What Are Some of the Theories Surrounding the Case?

Given the strange circumstances surrounding the disappearances, there are many theories, some of which make a great deal of sense to me.

Let’s break down some of the most common theories about what really happened to the Yuba County Five.

They Became Lost

Authorities believe that the group may have gotten lost on their way to visit friends of Mathias, who lived in Forbestown.

Freshly plowed snow may have provided them with a route that they thought they should follow, only to result in them getting stuck and not knowing what to do, leading to their deaths.

Gary Mathias Lost His Temper

Some speculate that Gary Mathias may have had something to do with the disappearances, although it should be noted that his case is currently open as a missing person or homicide case.

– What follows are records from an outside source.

`src/rtl/biu_arb_if.sv`:
```
// Bus bundle for the fetch/load-store arbiter: both requester ports, the shared
// memory port and the busy flag. The slave modport is the arbiter's view.
interface biu_arb_if;
    // Fetch requester
    logic        hs_if4bi_val;
    logic        hs_bi4if_rdy;
    logic [31:0] i_if_adr;
    logic        hs_bi4if_rval;
    logic [31:0] o_if_rdat;
    // Load/store requester
    logic        hs_ls4bi_val;
    logic        hs_bi4ls_rdy;
    logic [31:0] i_ls_adr;
    logic [31:0] i_ls_wdat;
    logic [3:0]  i_ls_wen;
    logic        i_ls_ren;
    logic        hs_bi4ls_rval;
    logic [31:0] o_ls_rdat;
    // Shared memory port
    logic        o_mem_val;
    logic        i_mem_rdy;
    logic [31:0] o_mem_adr;
    logic [31:0] o_mem_wdat;
    logic [3:0]  o_mem_wen;
    logic        i_mem_rval;
    logic [31:0] i_mem_rdat;
    logic        o_busy;

    modport slave (
        input  hs_if4bi_val, i_if_adr,
        output hs_bi4if_rdy, hs_bi4if_rval, o_if_rdat,
        input  hs_ls4bi_val, i_ls_adr, i_ls_wdat, i_ls_wen, i_ls_ren,
        output hs_bi4ls_rdy, hs_bi4ls_rval, o_ls_rdat,
        output o_mem_val, o_mem_adr, o_mem_wdat, o_mem_wen,
        input  i_mem_rdy, i_mem_rval, i_mem_rdat,
        output o_busy
    );

    modport master (
        output hs_if4bi_val, i_if_adr,
        input  hs_bi4if_rdy, hs_bi4if_rval, o_if_rdat,
        output hs_ls4bi_val, i_ls_adr, i_ls_wdat, i_ls_wen, i_ls_ren,
        input  hs_bi4ls_rdy, hs_bi4ls_rval, o_ls_rdat,
        input  o_mem_val, o_mem_adr, o_mem_wdat, o_mem_wen,
        output i_mem_rdy, i_mem_rval, i_mem_rdat,
        input  o_busy
    );
endinterface

```
`src/rtl/biu_arb.sv`:
```
// Single-outstanding memory port arbiter between instruction fetch and
// load/store, with a starvation counter that eventually forces a fetch grant.
module biu_arb #(
    parameter int STARVE_MAX = 4,
    localparam int SW = $clog2(STARVE_MAX + 1)
) (
    input  logic          clk,
    input  logic          rst,
    biu_arb_if.slave      bus,
    output logic          dbg_state_o,
    output logic [SW-1:0] dbg_starve_o,
    output logic          dbg_rd_o
);
    // Handshake: a request transfers on the cycle where o_mem_val & i_mem_rdy;
    // the winner's rdy mirrors i_mem_rdy in that same cycle, and exactly one
    // i_mem_rval later completes it. rval outputs are one-cycle pulses.
    typedef enum logic {
        IDLE = 1'b0,
        WAIT = 1'b1
    } state_t;

    localparam logic OWN_IF = 1'b0;
    localparam logic OWN_LS = 1'b1;

    state_t        state_q, state_d;
    logic          owner_q, owner_d;
    logic [SW-1:0] starve_q, starve_d;
    logic          rd_q, rd_d;
    logic          busy_q;
    logic          if_rval_q, ls_rval_q;
    logic [31:0]   if_rdat_q, ls_rdat_q;

    logic starve_at_max;
    logic fetch_win;
    logic ls_win;
    logic rsp;

    assign starve_at_max = (starve_q == SW'(STARVE_MAX));
    assign rsp           = (state_q == WAIT) && bus.i_mem_rval;

    always_comb begin
        state_d            = state_q;
        owner_d            = owner_q;
        starve_d           = starve_q;
        rd_d               = rd_q;
        fetch_win          = 1'b0;
        ls_win             = 1'b0;
        bus.o_mem_val      = 1'b0;
        bus.o_mem_adr      = 32'h0;
        bus.o_mem_wdat     = 32'h0;
        bus.o_mem_wen      = 4'h0;
        bus.hs_bi4if_rdy   = 1'b0;
        bus.hs_bi4ls_rdy   = 1'b0;
        if (!rst) begin
            case (state_q)
                IDLE: begin
                    fetch_win = bus.hs_if4bi_val && (!bus.hs_ls4bi_val || starve_at_max);
                    ls_win    = bus.hs_ls4bi_val && !fetch_win;
                    if (fetch_win) begin
                        bus.o_mem_val    = 1'b1;
                        bus.o_mem_adr    = bus.i_if_adr;
                        bus.hs_bi4if_rdy = bus.i_mem_rdy;
                        if (bus.i_mem_rdy) begin
                            state_d  = WAIT;
                            owner_d  = OWN_IF;
                            starve_d = '0;
                            rd_d     = 1'b1;
                        end
                    end else if (ls_win) begin
                        bus.o_mem_val    = 1'b1;
                        bus.o_mem_adr    = bus.i_ls_adr;
                        bus.o_mem_wdat   = bus.i_ls_wdat;
                        bus.o_mem_wen    = bus.i_ls_wen;
                        bus.hs_bi4ls_rdy = bus.i_mem_rdy;
                        if (bus.i_mem_rdy) begin
                            state_d = WAIT;
                            owner_d = OWN_LS;
                            rd_d    = bus.i_ls_ren && (bus.i_ls_wen == 4'h0);
                            // Only count grants that actually made fetch wait
                            if (bus.hs_if4bi_val && !starve_at_max) begin
                                starve_d = starve_q + SW'(1);
                            end
                        end
                    end
                end
                WAIT: begin
                    if (bus.i_mem_rval) begin
                        state_d = IDLE;
                    end
                end
                default: state_d = IDLE;
            endcase
        end
    end

    always_ff @(posedge clk) begin
        if (rst) begin
            state_q   <= IDLE;
            owner_q   <= OWN_IF;
            starve_q  <= '0;
            rd_q      <= 1'b0;
            busy_q    <= 1'b0;
            if_rval_q <= 1'b0;
            ls_rval_q <= 1'b0;
            if_rdat_q <= 32'h0;
            ls_rdat_q <= 32'h0;
        end else begin
            state_q   <= state_d;
            owner_q   <= owner_d;
            starve_q  <= starve_d;
            rd_q      <= rd_d;
            busy_q    <= (state_d == WAIT);
            if_rval_q <= rsp && (owner_q == OWN_IF);
            ls_rval_q <= rsp && (owner_q == OWN_LS);
            if (rsp && (owner_q == OWN_IF)) begin
                if_rdat_q <= bus.i_mem_rdat;
            end
            if (rsp && (owner_q == OWN_LS)) begin
                ls_rdat_q <= bus.i_mem_rdat;
            end
        end
    end

    assign bus.hs_bi4if_rval = if_rval_q;
    assign bus.hs_bi4ls_rval = ls_rval_q;
    assign bus.o_if_rdat     = if_rdat_q;
    assign bus.o_ls_rdat     = ls_rdat_q;
    assign bus.o_busy        = busy_q;

    assign dbg_state_o  = state_q;
    assign dbg_starve_o = starve_q;
    assign dbg_rd_o     = rd_q;
endmodule

```
`src/flat_wrapper.sv`:
```
// flat-port wrapper written by rule: the top's interface ports become plain ports
module biu_arb_flat 
#(
    parameter int STARVE_MAX = 4,
    localparam int SW = $clog2(STARVE_MAX + 1)
)
  (clk, rst, dbg_state_o, dbg_starve_o, dbg_rd_o, bus_hs_if4bi_val, bus_i_if_adr, bus_hs_bi4if_rdy, bus_hs_bi4if_rval, bus_o_if_rdat, bus_hs_ls4bi_val, bus_i_ls_adr, bus_i_ls_wdat, bus_i_ls_wen, bus_i_ls_ren, bus_hs_bi4ls_rdy, bus_hs_bi4ls_rval, bus_o_ls_rdat, bus_o_mem_val, bus_o_mem_adr, bus_o_mem_wdat, bus_o_mem_wen, bus_i_mem_rdy, bus_i_mem_rval, bus_i_mem_rdat, bus_o_busy);
  biu_arb_if bus_i ();
  input  logic clk;
  input  logic rst;
  output logic dbg_state_o;
  output logic [SW-1:0] dbg_starve_o;
  output logic dbg_rd_o;
  input wire logic [$bits(bus_i.hs_if4bi_val)-1:0] bus_hs_if4bi_val;
  input wire logic [$bits(bus_i.i_if_adr)-1:0] bus_i_if_adr;
  output wire logic [$bits(bus_i.hs_bi4if_rdy)-1:0] bus_hs_bi4if_rdy;
  output wire logic [$bits(bus_i.hs_bi4if_rval)-1:0] bus_hs_bi4if_rval;
  output wire logic [$bits(bus_i.o_if_rdat)-1:0] bus_o_if_rdat;
  input wire logic [$bits(bus_i.hs_ls4bi_val)-1:0] bus_hs_ls4bi_val;
  input wire logic [$bits(bus_i.i_ls_adr)-1:0] bus_i_ls_adr;
  input wire logic [$bits(bus_i.i_ls_wdat)-1:0] bus_i_ls_wdat;
  input wire logic [$bits(bus_i.i_ls_wen)-1:0] bus_i_ls_wen;
  input wire logic [$bits(bus_i.i_ls_ren)-1:0] bus_i_ls_ren;
  output wire logic [$bits(bus_i.hs_bi4ls_rdy)-1:0] bus_hs_bi4ls_rdy;
  output wire logic [$bits(bus_i.hs_bi4ls_rval)-1:0] bus_hs_bi4ls_rval;
  output wire logic [$bits(bus_i.o_ls_rdat)-1:0] bus_o_ls_rdat;
  output wire logic [$bits(bus_i.o_mem_val)-1:0] bus_o_mem_val;
  output wire logic [$bits(bus_i.o_mem_adr)-1:0] bus_o_mem_adr;
  output wire logic [$bits(bus_i.o_mem_wdat)-1:0] bus_o_mem_wdat;
  output wire logic [$bits(bus_i.o_mem_wen)-1:0] bus_o_mem_wen;
  input wire logic [$bits(bus_i.i_mem_rdy)-1:0] bus_i_mem_rdy;
  input wire logic [$bits(bus_i.i_mem_rval)-1:0] bus_i_mem_rval;
  input wire logic [$bits(bus_i.i_mem_rdat)-1:0] bus_i_mem_rdat;
  output wire logic [$bits(bus_i.o_busy)-1:0] bus_o_busy;
  assign bus_i.hs_if4bi_val = bus_hs_if4bi_val;
  assign bus_i.i_if_adr = bus_i_if_adr;
  assign bus_hs_bi4if_rdy = bus_i.hs_bi4if_rdy;
  assign bus_hs_bi4if_rval = bus_i.hs_bi4if_rval;
  assign bus_o_if_rdat = bus_i.o_if_rdat;
  assign bus_i.hs_ls4bi_val = bus_hs_ls4bi_val;
  assign bus_i.i_ls_adr = bus_i_ls_adr;
  assign bus_i.i_ls_wdat = bus_i_ls_wdat;
  assign bus_i.i_ls_wen = bus_i_ls_wen;
  assign bus_i.i_ls_ren = bus_i_ls_ren;
  assign bus_hs_bi4ls_rdy = bus_i.hs_bi4ls_rdy;
  assign bus_hs_bi4ls_rval = bus_i.hs_bi4ls_rval;
  assign bus_o_ls_rdat = bus_i.o_ls_rdat;
  assign bus_o_mem_val = bus_i.o_mem_val;
  assign bus_o_mem_adr = bus_i.o_mem_adr;
  assign bus_o_mem_wdat = bus_i.o_mem_wdat;
  assign bus_o_mem_wen = bus_i.o_mem_wen;
  assign bus_i.i_mem_rdy = bus_i_mem_rdy;
  assign bus_i.i_mem_rval = bus_i_mem_rval;
  assign bus_i.i_mem_rdat = bus_i_mem_rdat;
  assign bus_o_busy = bus_i.o_busy;
  biu_arb #(.STARVE_MAX(STARVE_MAX)) u_core (.clk(clk), .rst(rst), .bus(bus_i), .dbg_state_o(dbg_state_o), .dbg_starve_o(dbg_starve_o), .dbg_rd_o(dbg_rd_o));
endmodule
```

Gary Mathias has been prone to violent outbursts and psychotic episodes in the past, which some believe may have resulted in him becoming violent and doing something to the others.

That said, this theory has very little to back it.

Pre-Meditated by Gary Mathias

Continuing with the above suggestion, another theory that has been floated around is that Gary had convinced the guys to go on this route for whatever reason without making a lucid decision, guiding them to their demise.

Again, there’s little evidence to support this assumption.

An Unknown Suspect

There’s a theory that a bully had gotten ahold of Gary Mathias, killed him, and then scared the others into staying where they were.

However, this theory may not make sense given that Gary’s shoes were with Ted Weiher, unless Weiher had somehow held onto them after Gary was killed.

Regardless of all the speculation, there’s not enough evidence to draw any definitive conclusions, leaving the families with far more questions than answers.

Why Would This Happen?

Remember how I said that it was important to mention that all members of the group suffered from intellectual disabilities or mental health issues?

The reality is that this could have been a simple accident that none of the Yuba County Five were equipped to deal with.

Many marvel at the strange decision not to try to push the car, use various resources to survive, or make other decisions that would have ensured all members of the group got home safely.

But without full use of their mental faculties, things that appear common sense to us may not be the same to those who struggle with learning difficulties and find themselves in a scary, uncertain situation.

No matter what the reasons are for the events that transpired that night, it’s very unlikely that we’ll ever get clear answers to what really happened to the Yuba County Five.

5 thoughts on “Mystery in the Mountains: The Unsolved Case of the Yuba County 5”

  1. Did anyone ever think that maybe those guys just wanted to disappear on their own? What if it wasn’t about getting lost or something sinister? Haven’t seen this angle much.

    1. Interesting point! It’s like something out of a book, isn’t it? But I guess the evidence suggests otherwise?

    2. Actually, considering their personal items and cash were left behind, it makes that theory a bit hard to stand. But you’re right, all angles should be explored.

  2. theCuriousCat

    i’m not so sure about gary mathias losing his temper being a big reason. feels like there’s more to the story we’re not seeing. what else could have happened that night, you think?

  3. Maybe they all decided to start a new life as Yetis. Ever think of that? Lol, but seriously, it’s a puzzling case, Agent Johnson.